Hi, In this post, I am trying to share my notes about regex expressions, I recently worked on some code using regex expressions, this is an attempt to write what I learned, may be useful for others.
Some notes:
.* = will match till end of line, all characters including special chars and symbols, but it wont match newline.
Source string :x = y + z - func(a, b);
v = func(x, z)
Regex to identify function name in above expression:
(?<=.*=.*)(func)(?=\(.*)
Here, (?<= allows to continue matching the symbols, without including them into match group. It is used before main match group.
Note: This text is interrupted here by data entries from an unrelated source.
$ cat config.mk
export PLATFORM = sky130hd
export DESIGN_NAME = inst_buf
export DESIGN_NICKNAME = d
export VERILOG_FILES = /design/src/hw/ib_pkg.sv /design/src/hw/dbg_pkg.sv /design/src/hw/dbg_inst_gen.sv /design/src/hw/ib_slot_ctl.sv /design/src/hw/ib_entry_array.sv /design/src/hw/inst_buf.sv
export VERILOG_INCLUDE_DIRS = /design/src /design/src/hw
export SDC_FILE = /design/constraint.sdc
export NUM_CORES = 1
export LEC_CHECK = 0
export ABC_CLOCK_PERIOD_IN_PS = 5100
export BUFFER_PORTS_ARGS = -buffer_cell sky130_fd_sc_hd__buf_2
export CAP_MARGIN = 30
export CORE_MARGIN = 3
export CORE_UTILIZATION = 48
export CTS_CLUSTER_DIAMETER = 80
export DETAILED_ROUTE_END_ITERATION = 8
export PLACE_DENSITY_LB_ADDON = 0.3
export SETUP_SLACK_MARGIN = 0.3
export SYNTH_ARGS = -nofsm -noshare
export SYNTH_HDL_FRONTEND = slang
export SYNTH_HIERARCHICAL = 1
export SYNTH_SLANG_ARGS = --single-unit
$ cat constraint.sdc
create_clock -name clk -period 5.1 [get_ports clk]
set_input_delay 0.765 -clock clk [delete_from_list [all_inputs] [get_ports clk]]
set_output_delay 0.765 -clock clk [all_outputs]
set_load 0.02 [all_outputs]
.* matched any value except newline till ‘=’ sign is encountered (see what happens, if there is no equal = sign, the third line is below figure is not highlighted)
Again, .* matches everything till ‘func’
(?= is a special directive again, which allows to include everything after match group, without including it in result. It is used after main match group
\( is to match ‘(‘, where \ is an escape char. finally .* matching everything till new line.
Modifying above expression, to get ‘func’, if when we dont know, name of function.
(?<=.*=.*)([\w]+)(?=\(.*,.*\))
Above regex is more useful, and it can match any function call in below format:
[variable] = [variable] [operator + – *] functioncall(parama, paramb);
for ex:
c = a + somefunc(p1,p2);
If you want to be more generic, to work for any function with any number of args
(?<=.*=.*)([\w]+)(?=\(.*\))
But, it wont work for function not returning any values, see last func: func(v, d) in image.
Let’s make our regex, very strict and we will only allow format:
c = a + function(x,y)
(?<=[\w\s\_]+=[\w\s\_]+\+[\w\s\_]+)([\w]+)(?=\(.*\))
[\w\s_]+
= this will match a group of char, space and underscore, no other special chars are allowed.
you can in image, that it matches only 1 function call now.